Tekno

Alat Tes Buatan AS Bisa Deteksi COVID-19 Dalam 5 Menit, BPOM Merestui

Alat Tes Buatan AS Bisa Deteksi COVID-19 Dalam 5 Menit, BPOM Merestui

Perusahaan kesehatan Amerika Serikat (AS), Abbott, mengaku jika alatnya dapat memberi hasil tes Virus Corona COVID-19 hanya dalam lima menit. Alat ini telah disetujui untuk penggunaan darurat di negeri Paman Sam dan sudah mendapat restu dari Badan Pengawas Obat dan Makanan (BPOM) AS atau Food and Drug Administration (FDA).

Tes tersebut menggunakan platform kecil ID portable, sehingga tidak harus dikirim ke laboratorium untuk dianalisis. Sebagai gantinya, tes dapat dilakukan langsung di ruang gawat darurat dan bisa mengurangi waktu tunggu pasien yang menjalani tes COVID-19.

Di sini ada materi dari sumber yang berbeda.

Source: an optimization exercise on an open RTL-to-GDS flow (aim: small area and a short achievable clock period). Production flows keep margins and buffers that such runs may drop.
Function was checked by simulation only, so behaviour that the tests miss may differ from the original.

## before
// memory_access
module memory_access (
   input  logic        i_clk,
   input  logic        i_reset,
   input  logic        i_halt,
   input  logic        i_WB_write,
   input  logic        i_WB_mem_to_reg,
   input  logic        i_MEM_read,
   input  logic        i_MEM_write,
   input  logic        i_MEM_unsigned,
   input  logic [1:0]  i_MEM_byte_half_word,
   input  logic [4:0]  i_write_reg,
   input  logic [31:0] i_data_to_write_in_MEM,
   input  logic [31:0] i_ALU_result,
   output logic        o_WB_write,
   output logic        o_WB_mem_to_reg,
   output logic [4:0]  o_write_reg,
   output logic [31:0] o_mem_data,
   output logic [31:0] o_ALU_result
);
Size: ~7,300 cells after synthesis, about 2,100 flip-flops, ~150 I/O pins.
==> flow/config.mk <==
export PLATFORM = sky130hd
export DESIGN_NAME = memory_access
export DESIGN_NICKNAME = memory_access
export VERILOG_FILES = /design/flow/design.v
export SDC_FILE = /design/flow/constraint.sdc
export NUM_CORES = 4
export LEC_CHECK = 0
export CAP_MARGIN = 20
export CORE_MARGIN = 2
export CORE_UTILIZATION = 65
export PLACE_DENSITY = 0.75
export SLEW_MARGIN = 20
export SYNTH_HIERARCHICAL = 1
export SYNTH_MINIMUM_KEEP_SIZE = 0
==> flow/constraint.sdc <==
create_clock -name core_clock -period 5.0 [get_ports {i_clk}]
set_input_delay 1.0000 -clock core_clock [delete_from_list [all_inputs] [get_ports {i_clk}]]
set_output_delay 1.0000 -clock core_clock [all_outputs]
set_load 0.01 [all_outputs]
standard.sh (not shown) runs the stock make flow with config.mk's settings and CLKGATE_MAP_FILE= SYNTH_SCRIPT=/design/flow/synth_recipe.tcl, a recipe that flattens the netlist after the stock synthesis.
==> flow/flow/run.sh <==
#!/bin/bash
# Own layout flow: the standard synthesis unchanged, then the standard
# ORFS layout with a lighter clock tree (no dummy loads, larger sink clusters),
# small port buffers, and timing repair aimed beyond the 5 ns constraint.
# Each tool's output goes to a log file in the work folder.
set -euo pipefail
bash standard.sh synth > synth.log 2>&1
bash standard.sh \
  "CTS_ARGS=-sink_clustering_enable -repair_clock_nets -dont_use_dummy_load -sink_clustering_size 16 -sink_clustering_max_diameter 45 -root_buf sky130_fd_sc_hd__clkbuf_16 -buf_list {sky130_fd_sc_hd__clkbuf_8}" \
  "BUFFER_PORTS_ARGS=-buffer_cell sky130_fd_sc_hd__buf_2" \
  SETUP_SLACK_MARGIN=2.5 \
  finish > layout.log 2>&1
before went all the way through synthesis, placement and routing and the layout is clean on timing, DRC and antenna.
#### Input delta (after over before)
--- a/flow/design.v
+++ b/flow/design.v
@@ -49,20 +49,14 @@
 endmodule
 module ma_dec3 (
    input  logic [2:0] a,
    output logic [7:0] y
 );
    always_comb for (int i = 0; i < 8; i++) y[i] = (a == i[2:0]);
 endmodule
-module ma_wr (
-   input  logic w, r, h,
-   output logic y
-);
-   assign y = w & ~r & ~h;
-endmodule
 module ma_and2 (
    input  logic a, b,
    output logic y
 );
    assign y = a & b;
 endmodule
 module ma_be #(
@@ -144,31 +138,31 @@
    logic [2047:0] mem_qi;      
    logic [2047:0] mem_d;
    logic [7:0]    addr;
    logic [5:0]    widx;
    logic [7:0]    pa [4], pb [4];   
    logic [63:0]   sel_n [4];   
    logic [7:0]    wa [4];      
-   logic [3:0]    wr;          
+   logic          wr;
    logic          be [4][8];   
    logic [31:0]   wd_n;        
    logic [31:0]   rd_n;        
    assign addr = i_ALU_result[7:0];
    assign widx = addr[7:2];
+   assign wr   = i_MEM_write & ~i_reset & ~i_halt;
    always_comb begin
       wd_n = ~(i_MEM_byte_half_word == 2'b00 ? {4{i_data_to_write_in_MEM[7:0]}} :
                i_MEM_byte_half_word == 2'b01 ? {2{i_data_to_write_in_MEM[15:0]}} :
                i_data_to_write_in_MEM);
    end
    for (genvar l = 0; l < 4; l++) begin : g_dec
-      ma_wr    u_wr (.w(i_MEM_write), .r(i_reset), .h(i_halt), .y(wr[l]));
       ma_dec3  u_pa (.a(widx[5:3]), .y(pa[l]));
       ma_dec3  u_pb (.a(widx[2:0]), .y(pb[l]));
       for (genvar i = 0; i < 8; i++) begin : g_wa
-         ma_and2 u_wa (.a(pa[l][i]), .b(wr[l]), .y(wa[l][i]));
+         ma_and2 u_wa (.a(pa[l][i]), .b(wr), .y(wa[l][i]));
       end
       for (genvar w = 0; w < 64; w++) begin : g_s
          ma_nand2 u_s (.a(pa[l][w / 8]), .b(pb[l][w % 8]), .y(sel_n[l][w]));
       end
       for (genvar i = 0; i < 8; i++) begin : g_be
          ma_be #(.LANE(l)) u_be (.size(i_MEM_byte_half_word), .a(addr[1:0]), .be(be[l][i]));
       end
@@ -294,19 +288,18 @@
       ma_o22a u_f23 (.a1(rd_n[23]), .a2(F_n[2]), .b1(rd_n[31]), .b2(F_n[3]), .y(f23_n[c]));
    end
    for (genvar c = 0; c < 4; c++) begin : g_e
       ma_o22a u_e01 (.a1(rd_n[7]), .a2(E_n[0]), .b1(rd_n[15]), .b2(E_n[1]), .y(e01_n[c]));
       ma_o22a u_e23 (.a1(rd_n[23]), .a2(E_n[2]), .b1(rd_n[31]), .b2(E_n[3]), .y(e23_n[c]));
    end
    for (genvar b = 0; b < 8; b++) begin : g_o0
-      logic qh_n, x0, x1;
+      logic qh_n, c;
       ma_nand2 u_h (.a(o_mem_data[b]), .b(hld), .y(qh_n));
-      ma_o22a u_x0 (.a1(rd_n[b]), .a2(Ls_n[0]), .b1(rd_n[8+b]), .b2(Ls_n[1]), .y(x0));
-      ma_o22a u_x1 (.a1(rd_n[16+b]), .a2(Ls_n[2]), .b1(rd_n[24+b]), .b2(Ls_n[3]), .y(x1));
-      ma_nand3 u_o (.a(x0), .b(x1), .c(qh_n), .y(md_d[b]));
+      ma_o221a u_c (.a1(rd_n[16+b]), .a2(Ls_n[2]), .b1(rd_n[24+b]), .b2(Ls_n[3]), .c(qh_n), .y(c));
+      ma_o221ai u_o (.a1(rd_n[b]), .a2(Ls_n[0]), .b1(rd_n[8+b]), .b2(Ls_n[1]), .c(c), .y(md_d[b]));
    end
    for (genvar b = 8; b < 16; b++) begin : g_o1
       logic qh_n, x;
       ma_nand2 u_h (.a(o_mem_data[b]), .b(hld), .y(qh_n));
       ma_o22a u_x (.a1(rd_n[b]), .a2(M0_n), .b1(rd_n[16+b]), .b2(M2_n), .y(x));
       ma_nand4 u_o (.a(x), .b(f01_n[b / 12]), .c(f23_n[b / 12]), .d(qh_n), .y(md_d[b]));
    end
==> results.txt <==
Between after and before, it is after whose global-route usage is higher, by 0.99 points.
[compare] base=before new=after: final-layout non-clock buffer area share went up by 0.42 points; multi-input logic cell count went down by 0.36%; horizontal extent of the die was more or less identical.
after vs. before: post-placement cell count shows no meaningful change; portion of the clock cycle consumed by the worst path in the final layout has decreased; met3 routed wirelength increased by 0.69% relative to the old numbers.
The standard cells in after occupy more silicon area than those in before do.

[port drivers added, routing unchanged]
No port has a modelled driver above. Below, the same layouts with a new extraction and two added sets of constraints.
Step 1, drivers: a clkbuf_16 drives i_clk and a buf_2 each remaining input, both assumed.
Step 2 times the ports against the registers' clock, not the clock port: input delays grow and output delays shrink by t, the midpoint of the rising clock arrivals with the driver on.
Slacks: ideal ports / drivers / drivers and shift; pairs: ideal ports / drivers.
| run | t, ns | slack for setup (ns) | worst setup path after step 2 | latest minus earliest clock arrival (ns) | pins driven straight from the clock port |
|---|---|---|---|---|---|
| before | 0.871 | 2.334 / 2.145 / 1.274 | input to register | 0.084 / 0.084 | 1 |
| after | 0.857 | 2.376 / 2.197 / 1.340 | input to register | 0.081 / 0.080 | 1 |
After both steps every run listed still meets setup and hold. For before, which loses most, drivers alone change the setup slack by -0.189 ns; drivers and shift together by -1.060 ns.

Dokter dapat mengambil swab dari hidung atau tenggorokan pasien dan kemudian memasukannya ke dalam mesin. Hasil akan keluar dalam waktu 15 menit, tapi akan lebih cepat jika hasilnya negatif, dikatakan sekitar 13 menit.

"Pengujian cepat pada ID NOW membuat penyedia layanan kesehatan bisa melakukan pengujian di luar laboratorium rumah sakit," ujar President and COO Abbott, Robert. B Ford, seperti dikutip dari The Verge, Senin, 30 Maret 2020.

Ini adalah alat kedua yang disetujui oleh FDA. Adapun yang pertama adalah dari perusahaan bioteknologi Cephid, yang membutuhkan waktu 45 menit untuk memberi hasil tes COVID-19. Alat ini diperuntukkan untuk ruang gawat darurat, sementara ID NOW akan digunakan di klinik.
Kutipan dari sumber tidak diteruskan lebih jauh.